● DATASET ENTRIES:
---*---

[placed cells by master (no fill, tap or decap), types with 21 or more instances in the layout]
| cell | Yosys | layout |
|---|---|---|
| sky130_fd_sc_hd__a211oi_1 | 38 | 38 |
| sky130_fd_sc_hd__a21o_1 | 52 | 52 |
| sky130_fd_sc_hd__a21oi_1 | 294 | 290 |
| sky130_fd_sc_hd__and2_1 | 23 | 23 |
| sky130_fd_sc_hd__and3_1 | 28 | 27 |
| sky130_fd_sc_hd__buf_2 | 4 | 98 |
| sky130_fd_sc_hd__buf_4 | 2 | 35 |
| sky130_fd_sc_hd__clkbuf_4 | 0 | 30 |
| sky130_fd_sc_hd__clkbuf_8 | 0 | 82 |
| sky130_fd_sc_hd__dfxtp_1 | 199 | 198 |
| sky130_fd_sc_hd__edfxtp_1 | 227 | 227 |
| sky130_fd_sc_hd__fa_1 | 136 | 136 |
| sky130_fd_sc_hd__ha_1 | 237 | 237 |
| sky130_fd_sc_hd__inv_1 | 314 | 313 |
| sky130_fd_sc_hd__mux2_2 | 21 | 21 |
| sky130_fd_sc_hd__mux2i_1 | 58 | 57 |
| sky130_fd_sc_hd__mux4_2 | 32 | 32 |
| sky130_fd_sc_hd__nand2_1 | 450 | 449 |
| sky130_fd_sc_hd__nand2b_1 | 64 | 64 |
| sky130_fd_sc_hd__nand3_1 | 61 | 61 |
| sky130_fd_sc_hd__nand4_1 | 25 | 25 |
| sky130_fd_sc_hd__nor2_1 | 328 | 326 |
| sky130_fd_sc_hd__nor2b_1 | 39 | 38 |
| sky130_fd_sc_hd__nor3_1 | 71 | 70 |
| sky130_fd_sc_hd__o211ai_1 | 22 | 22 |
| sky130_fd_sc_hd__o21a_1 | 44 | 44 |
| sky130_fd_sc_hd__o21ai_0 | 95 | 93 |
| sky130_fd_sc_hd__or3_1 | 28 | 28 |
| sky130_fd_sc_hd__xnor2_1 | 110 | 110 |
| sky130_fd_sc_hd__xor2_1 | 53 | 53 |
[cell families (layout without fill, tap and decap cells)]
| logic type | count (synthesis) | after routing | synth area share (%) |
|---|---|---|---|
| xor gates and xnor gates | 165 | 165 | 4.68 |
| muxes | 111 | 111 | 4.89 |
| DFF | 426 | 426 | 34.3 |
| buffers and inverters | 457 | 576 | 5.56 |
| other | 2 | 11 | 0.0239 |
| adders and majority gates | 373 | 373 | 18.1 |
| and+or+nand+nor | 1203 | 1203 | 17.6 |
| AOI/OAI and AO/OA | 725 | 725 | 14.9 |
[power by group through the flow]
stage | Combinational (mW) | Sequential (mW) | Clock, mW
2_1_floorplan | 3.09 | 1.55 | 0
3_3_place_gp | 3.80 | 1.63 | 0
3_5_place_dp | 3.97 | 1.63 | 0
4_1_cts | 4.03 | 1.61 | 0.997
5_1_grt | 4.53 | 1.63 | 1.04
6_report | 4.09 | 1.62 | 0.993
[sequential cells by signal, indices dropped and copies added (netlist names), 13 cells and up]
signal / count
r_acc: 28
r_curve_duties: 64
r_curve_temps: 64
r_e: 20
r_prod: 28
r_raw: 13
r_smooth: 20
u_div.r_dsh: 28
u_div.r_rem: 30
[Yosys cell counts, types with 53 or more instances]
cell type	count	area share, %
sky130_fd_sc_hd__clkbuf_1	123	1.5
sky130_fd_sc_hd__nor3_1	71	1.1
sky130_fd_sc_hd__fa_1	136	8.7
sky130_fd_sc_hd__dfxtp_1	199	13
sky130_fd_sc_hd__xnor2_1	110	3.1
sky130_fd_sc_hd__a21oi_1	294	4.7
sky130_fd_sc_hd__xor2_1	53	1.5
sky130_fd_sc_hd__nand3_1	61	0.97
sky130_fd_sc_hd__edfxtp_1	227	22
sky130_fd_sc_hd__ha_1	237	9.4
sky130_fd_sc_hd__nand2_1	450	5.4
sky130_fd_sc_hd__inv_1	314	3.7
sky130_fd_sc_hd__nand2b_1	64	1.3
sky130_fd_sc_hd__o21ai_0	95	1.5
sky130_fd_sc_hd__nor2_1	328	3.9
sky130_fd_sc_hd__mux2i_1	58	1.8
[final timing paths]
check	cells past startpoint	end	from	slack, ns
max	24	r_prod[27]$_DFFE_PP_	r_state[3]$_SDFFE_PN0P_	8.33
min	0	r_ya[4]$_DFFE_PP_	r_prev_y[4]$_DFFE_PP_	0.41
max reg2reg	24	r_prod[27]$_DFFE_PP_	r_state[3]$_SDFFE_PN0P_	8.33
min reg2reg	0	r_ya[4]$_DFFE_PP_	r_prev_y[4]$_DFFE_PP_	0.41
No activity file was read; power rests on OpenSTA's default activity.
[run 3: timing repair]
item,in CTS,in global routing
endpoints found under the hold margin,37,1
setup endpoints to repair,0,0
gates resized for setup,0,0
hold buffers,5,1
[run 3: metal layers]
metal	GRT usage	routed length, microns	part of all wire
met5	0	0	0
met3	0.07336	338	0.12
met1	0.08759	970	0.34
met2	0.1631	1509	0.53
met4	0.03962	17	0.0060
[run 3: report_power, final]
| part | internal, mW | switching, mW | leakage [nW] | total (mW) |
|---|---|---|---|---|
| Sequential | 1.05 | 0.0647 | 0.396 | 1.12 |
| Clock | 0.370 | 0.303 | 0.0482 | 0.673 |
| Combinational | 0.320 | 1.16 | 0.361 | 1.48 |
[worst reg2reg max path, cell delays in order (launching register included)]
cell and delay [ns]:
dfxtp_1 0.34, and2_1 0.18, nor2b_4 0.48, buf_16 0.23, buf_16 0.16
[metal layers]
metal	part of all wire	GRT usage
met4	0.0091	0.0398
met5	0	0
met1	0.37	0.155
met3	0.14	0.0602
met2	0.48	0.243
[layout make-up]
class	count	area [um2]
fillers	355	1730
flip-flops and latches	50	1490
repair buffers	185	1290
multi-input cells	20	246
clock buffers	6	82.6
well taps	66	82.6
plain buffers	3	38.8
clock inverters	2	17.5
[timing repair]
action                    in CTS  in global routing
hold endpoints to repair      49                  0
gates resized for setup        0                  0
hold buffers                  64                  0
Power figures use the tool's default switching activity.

---*---

● PROBLEM DETAILS: Write out the records above exactly as given.

● TASK RESULT:
[placed cells by master (no fill, tap or decap), types with 21 or more instances in the layout]
| cell | Yosys | layout |
|---|---|---|
| sky130_fd_sc_hd__a211oi_1 | 38 | 38 |
| sky130_fd_sc_hd__a21o_1 | 52 | 52 |
| sky130_fd_sc_hd__a21oi_1 | 294 | 290 |
| sky130_fd_sc_hd__and2_1 | 23 | 23 |
| sky130_fd_sc_hd__and3_1 | 28 | 27 |
| sky130_fd_sc_hd__buf_2 | 4 | 98 |
| sky130_fd_sc_hd__buf_4 | 2 | 35 |
| sky130_fd_sc_hd__clkbuf_4 | 0 | 30 |
| sky130_fd_sc_hd__clkbuf_8 | 0 | 82 |
| sky130_fd_sc_hd__dfxtp_1 | 199 | 198 |
| sky130_fd_sc_hd__edfxtp_1 | 227 | 227 |
| sky130_fd_sc_hd__fa_1 | 136 | 136 |
| sky130_fd_sc_hd__ha_1 | 237 | 237 |
| sky130_fd_sc_hd__inv_1 | 314 | 313 |
| sky130_fd_sc_hd__mux2_2 | 21 | 21 |
| sky130_fd_sc_hd__mux2i_1 | 58 | 57 |
| sky130_fd_sc_hd__mux4_2 | 32 | 32 |
| sky130_fd_sc_hd__nand2_1 | 450 | 449 |
| sky130_fd_sc_hd__nand2b_1 | 64 | 64 |
| sky130_fd_sc_hd__nand3_1 | 61 | 61 |
| sky130_fd_sc_hd__nand4_1 | 25 | 25 |
| sky130_fd_sc_hd__nor2_1 | 328 | 326 |
| sky130_fd_sc_hd__nor2b_1 | 39 | 38 |
| sky130_fd_sc_hd__nor3_1 | 71 | 70 |
| sky130_fd_sc_hd__o211ai_1 | 22 | 22 |
| sky130_fd_sc_hd__o21a_1 | 44 | 44 |
| sky130_fd_sc_hd__o21ai_0 | 95 | 93 |
| sky130_fd_sc_hd__or3_1 | 28 | 28 |
| sky130_fd_sc_hd__xnor2_1 | 110 | 110 |
| sky130_fd_sc_hd__xor2_1 | 53 | 53 |
[cell families (layout without fill, tap and decap cells)]
| logic type | count (synthesis) | after routing | synth area share (%) |
|---|---|---|---|
| xor gates and xnor gates | 165 | 165 | 4.68 |
| muxes | 111 | 111 | 4.89 |
| DFF | 426 | 426 | 34.3 |
| buffers and inverters | 457 | 576 | 5.56 |
| other | 2 | 11 | 0.0239 |
| adders and majority gates | 373 | 373 | 18.1 |
| and+or+nand+nor | 1203 | 1203 | 17.6 |
| AOI/OAI and AO/OA | 725 | 725 | 14.9 |
[power by group through the flow]
stage | Combinational (mW) | Sequential (mW) | Clock, mW
2_1_floorplan | 3.09 | 1.55 | 0
3_3_place_gp | 3.80 | 1.63 | 0
3_5_place_dp | 3.97 | 1.63 | 0
4_1_cts | 4.03 | 1.61 | 0.997
5_1_grt | 4.53 | 1.63 | 1.04
6_report | 4.09 | 1.62 | 0.993
[sequential cells by signal, indices dropped and copies added (netlist names), 13 cells and up]
signal / count
r_acc: 28
r_curve_duties: 64
r_curve_temps: 64
r_e: 20
r_prod: 28
r_raw: 13
r_smooth: 20
u_div.r_dsh: 28
u_div.r_rem: 30
[Yosys cell counts, types with 53 or more instances]
cell type	count	area share, %
sky130_fd_sc_hd__clkbuf_1	123	1.5
sky130_fd_sc_hd__nor3_1	71	1.1
sky130_fd_sc_hd__fa_1	136	8.7
sky130_fd_sc_hd__dfxtp_1	199	13
sky130_fd_sc_hd__xnor2_1	110	3.1
sky130_fd_sc_hd__a21oi_1	294	4.7
sky130_fd_sc_hd__xor2_1	53	1.5
sky130_fd_sc_hd__nand3_1	61	0.97
sky130_fd_sc_hd__edfxtp_1	227	22
sky130_fd_sc_hd__ha_1	237	9.4
sky130_fd_sc_hd__nand2_1	450	5.4
sky130_fd_sc_hd__inv_1	314	3.7
sky130_fd_sc_hd__nand2b_1	64	1.3
sky130_fd_sc_hd__o21ai_0	95	1.5
sky130_fd_sc_hd__nor2_1	328	3.9
sky130_fd_sc_hd__mux2i_1	58	1.8
[final timing paths]
check	cells past startpoint	end	from	slack, ns
max	24	r_prod[27]$_DFFE_PP_	r_state[3]$_SDFFE_PN0P_	8.33
min	0	r_ya[4]$_DFFE_PP_	r_prev_y[4]$_DFFE_PP_	0.41
max reg2reg	24	r_prod[27]$_DFFE_PP_	r_state[3]$_SDFFE_PN0P_	8.33
min reg2reg	0	r_ya[4]$_DFFE_PP_	r_prev_y[4]$_DFFE_PP_	0.41
No activity file was read; power rests on OpenSTA's default activity.
[run 3: timing repair]
item,in CTS,in global routing
endpoints found under the hold margin,37,1
setup endpoints to repair,0,0
gates resized for setup,0,0
hold buffers,5,1
[run 3: metal layers]
metal	GRT usage	routed length, microns	part of all wire
met5	0	0	0
met3	0.07336	338	0.12
met1	0.08759	970	0.34
met2	0.1631	1509	0.53
met4	0.03962	17	0.0060
[run 3: report_power, final]
| part | internal, mW | switching, mW | leakage [nW] | total (mW) |
|---|---|---|---|---|
| Sequential | 1.05 | 0.0647 | 0.396 | 1.12 |
| Clock | 0.370 | 0.303 | 0.0482 | 0.673 |
| Combinational | 0.320 | 1.16 | 0.361 | 1.48 |
[worst reg2reg max path, cell delays in order (launching register included)]
cell and delay [ns]:
dfxtp_1 0.34, and2_1 0.18, nor2b_4 0.48, buf_16 0.23, buf_16 0.16
[metal layers]
metal	part of all wire	GRT usage
met4	0.0091	0.0398
met5	0	0
met1	0.37	0.155
met3	0.14	0.0602
met2	0.48	0.243
[layout make-up]
class	count	area [um2]
fillers	355	1730
flip-flops and latches	50	1490
repair buffers	185	1290
multi-input cells	20	246
clock buffers	6	82.6
well taps	66	82.6
plain buffers	3	38.8
clock inverters	2	17.5
[timing repair]
action                    in CTS  in global routing
hold endpoints to repair      49                  0
gates resized for setup        0                  0
hold buffers                  64                  0
Power figures use the tool's default switching activity.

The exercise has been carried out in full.